In a goal to make solar the largest electricity source in the EU, the Commission is proposing plans for mandatory solar panels on all new buildings by 2029. Solar panels could soon be mandatory on all new buildings in the European Union under a new proposal aimed at rapidly replacing its reliance on Russian oil and gas supplies with renewable energy.
“There is a double urgency to transform Europe’s energy system: ending the EU’s dependence on Russian fossil fuels, which are used as an economic and political weapon and cost European taxpayers nearly €100 billion per year, and tackling the climate crisis,” the European Commission said in a statement earlier this week.

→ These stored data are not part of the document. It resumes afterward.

amber:
Design SNN, start of the top module:
module SNN(
	clk,
	rst_n,
	in_valid,
	img,
	ker,
	weight,
	out_valid,
	out_data
);
Settings: LEC_CHECK=0, CAP_MARGIN=20, CELL_PAD_IN_SITES_GLOBAL_PLACEMENT=0, CORE_MARGIN=2, CORE_UTILIZATION=70, CTS_CLUSTER_DIAMETER=30, CTS_CLUSTER_SIZE=33, GPL_TIMING_DRIVEN=1, SLEW_MARGIN=20, TNS_END_PERCENT=35; clock period 15.6 ns.
run.sh (not shown) runs the stock make flow with config.mk's settings and CLKGATE_MAP_FILE=.
The log for amber ends in global routing (5_1_grt) with error GRT-0232, so the run never completed.
Setup changes, amber to xenon
# amber
export LEC_CHECK = 0
export CAP_MARGIN = 20
export CELL_PAD_IN_SITES_GLOBAL_PLACEMENT = 0
export CORE_MARGIN = 2
export CORE_UTILIZATION = 70
export CTS_CLUSTER_DIAMETER = 30
export CTS_CLUSTER_SIZE = 33
export GPL_TIMING_DRIVEN = 1
export SLEW_MARGIN = 20
export TNS_END_PERCENT = 35
create_clock -name core_clock -period 15.6 [get_ports {clk}]
# xenon
export LEC_CHECK = 0
export ABC_AREA = 1
export CAP_MARGIN = 20
export CELL_PAD_IN_SITES_GLOBAL_PLACEMENT = 0
export CORE_MARGIN = 2
export CORE_UTILIZATION = 58
export CTS_CLUSTER_DIAMETER = 30
export CTS_CLUSTER_SIZE = 33
export GPL_TIMING_DRIVEN = 1
export SLEW_MARGIN = 20
export TNS_END_PERCENT = 35
create_clock -name core_clock -period 9.16 [get_ports {clk}]
## What came out
xenon did not finish; a tool error ended it in global routing (5_1_grt).
| post-synthesis net count | xenon vs amber | 12% higher |
From amber to xenon, number of flip-flops and latches in the synthesized netlist did not move at all.
The higher routability congestion estimate came out of xenon.
Area of placed instances (xenon vs. amber) increases by more than 10%
Between xenon and amber, it is xenon whose post-place setup slack is lower, by 5.28 ns.
The initial core utilization of xenon is lower than that of amber.
xenon vs amber: synthesized chip area reported by yosys down
Summary: with amber as the reference, summed instance area of the synthesized netlist in xenon moved down slightly.
The higher count of mapped cells out of synthesis of amber and xenon is in xenon.
xenon against amber: die size rose by 18%, count of placed standard cells including taps rose by 35%.
The inputs of garnet differ from those of xenon as listed below.
# xenon
export LEC_CHECK = 0
export ABC_AREA = 1
export CAP_MARGIN = 20
export CELL_PAD_IN_SITES_GLOBAL_PLACEMENT = 0
export CORE_MARGIN = 2
export CORE_UTILIZATION = 58
export CTS_CLUSTER_DIAMETER = 30
export CTS_CLUSTER_SIZE = 33
export GPL_TIMING_DRIVEN = 1
export SLEW_MARGIN = 20
export TNS_END_PERCENT = 35
create_clock -name core_clock -period 9.16 [get_ports {clk}]
# garnet
export LEC_CHECK = 0
export CAP_MARGIN = 20
export CORE_MARGIN = 2
export CORE_UTILIZATION = 72
export SLEW_MARGIN = 20
create_clock -name core_clock -period 16.5 [get_ports {clk}]
==> comparison <==
- Number of H-tree levels ended up 1 lower on garnet than on xenon.
- Against xenon, garnet reports a floorplan die area that is lower.
- The number of placed instances, taps included number comes out higher for xenon vs garnet.
- None of the runs garnet and xenon ends with a clean layout.
- garnet did not finish; the tool stopped in global routing (5_1_grt) with error GRT-0232.
- Diff garnet and xenon: pre-CTS setup slack lower in xenon
- [compare] base=xenon new=garnet: post-synth tally of flip-flops with integrated enable saw little to no change; synthesized area saw an increase; synthesized cell count now smaller.
- Looking only at number of rows created at floorplan, and setting everything else aside, the lower value of garnet and xenon goes to garnet.
- When garnet is measured against xenon, its vertical die dimension turns out 30 um lower.
- The area figure in the yosys stat output in garnet was higher than what xenon gave.
- Diff garnet and xenon: clock buffer count from CTS lower in garnet
Setup changes, garnet to cedar
# garnet
export LEC_CHECK = 0
export CAP_MARGIN = 20
export CORE_MARGIN = 2
export CORE_UTILIZATION = 72
export SLEW_MARGIN = 20
create_clock -name core_clock -period 16.5 [get_ports {clk}]
# cedar
export LEC_CHECK = 0
export CAP_MARGIN = 20
export CORE_MARGIN = 2
export CORE_UTILIZATION = 40
export SLEW_MARGIN = 20
create_clock -name core_clock -period 16.5 [get_ports {clk}]
==> comparison <==
garnet never completed; the flow aborted with a tool error in global routing (5_1_grt).
cedar ended with every stage complete and zero timing, DRC or antenna violations.
For the die boundary width, cedar came in 96 um higher than garnet did.
When cedar is set beside garnet, its cell area after placement turns out to be about 2.7% larger.
Cmp garnet and cedar / floorplan row count / lower: garnet
cedar vs garnet on total CTS buffers: cedar is the higher one.
Post-CTS setup-driven buffer insertion count: cedar lower than garnet

---

Starting RTL as in the previous note.
## SNN
module SNN(
	clk,
	rst_n,
	in_valid,
	img,
	ker,
	weight,
	out_valid,
	out_data
);
clock: 11.2 ns
lec_check: 0
abc_area: 1
cap_margin: 20
core_margin: 2
core_utilization: 72
hold_slack_margin: 0.3
place_density_lb_addon: 0.06
slew_margin: 20
tns_end_percent: 5
The baseline failed in 5_1_grt.
Then changed:
Settings changed: CORE_UTILIZATION 72 to 53, HOLD_SLACK_MARGIN 0.3 to default, PLACE_DENSITY_LB_ADDON 0.06 to default, TNS_END_PERCENT 5 to default.
Clock period 11.2 ns to 9.16 ns, I/O delays scaled along.
Outcome: The changed run aborted during 5_1_grt. Die size grows by 35%. Synthesized area does not change. Synthesized cell count is unchanged.
Then changed:
Settings changed: CORE_UTILIZATION 53 to 72, PLACE_DENSITY_LB_ADDON from default to 0.06.
Clock period 9.16 ns to 13.7 ns, I/O delays scaled along.
Result: The changed run never finished: it broke off in 5_1_grt; die area decreases by a quarter to a third; synthesized area does not change; synthesized cell count stays the same.

---

SNN again, from the RTL that the note above started with.
Settings: LEC_CHECK=0, ABC_AREA=1, CAP_MARGIN=20, CORE_MARGIN=2, CORE_UTILIZATION=72, CTS_CLUSTER_SIZE=98, PLACE_DENSITY=0.38, SLEW_MARGIN=20, TNS_END_PERCENT=40; clock period 10.3 ns.
The baseline stopped in 5_1_grt on GRT-0116.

Currently, 40% of the EU’s gas is imported from Russia at a cost of over USD$110 million a day. Following the Russia’s invasion of Ukraine, the European Commission is turbocharging their original green energy transition with the aim of producing nearly half of the bloc’s energy from renewables by 2030 – doubling the current amount.
To achieve this, the Commission’s REPowerEU plan and the “solar rooftop initiative” is introducing a phased-in legal obligation to install solar panels on new public and commercial buildings, as well as new residential buildings by 2029. The goal is to bring online over 320 GW of solar photovoltaic energy by 2025 (more than doubling from 2020) and almost 600 GW by 2030.
If successful, solar energy will become the largest electricity source in the EU by 2030, with more than half of the share coming from rooftops.
“We can also lead by example,” said European Green Deal head Frans Timmermans.“Let us show as a commission how quickly we can put solar panels on our buildings.
The energy plan is also proposing to double the rate of deployment of heat pumps, to produce 10 million tonnes of domestic renewable hydrogen by 2030, and to double wind capacity. The latter of which recently saw four North Sea countries – Germany, Belgium, the Netherlands and Denmark – commit to a joint project to increase offshore wind capacity by ten fold to help supply energy and green hydrogen in the region.
The total cost of achieving this would reach hundreds of billions, requiring an investment of €210bn between now and 2027 from the private and public sector across Europe. But the proposed funds have been described as “down payment” on the bloc’s future independence and energy security, and will save the EU €84bn a year by cutting Russian imported fuel.
Aside from these targets, the EU hopes the plan will help reduce energy prices over time. In its World Energy Outlook 2020 report, the International Energy Agency (IEA) confirmed that solar power schemes now offer the cheapest electricity in history and predicted that by 2050, solar power production will skyrocket and become the world’s primary source of electricity.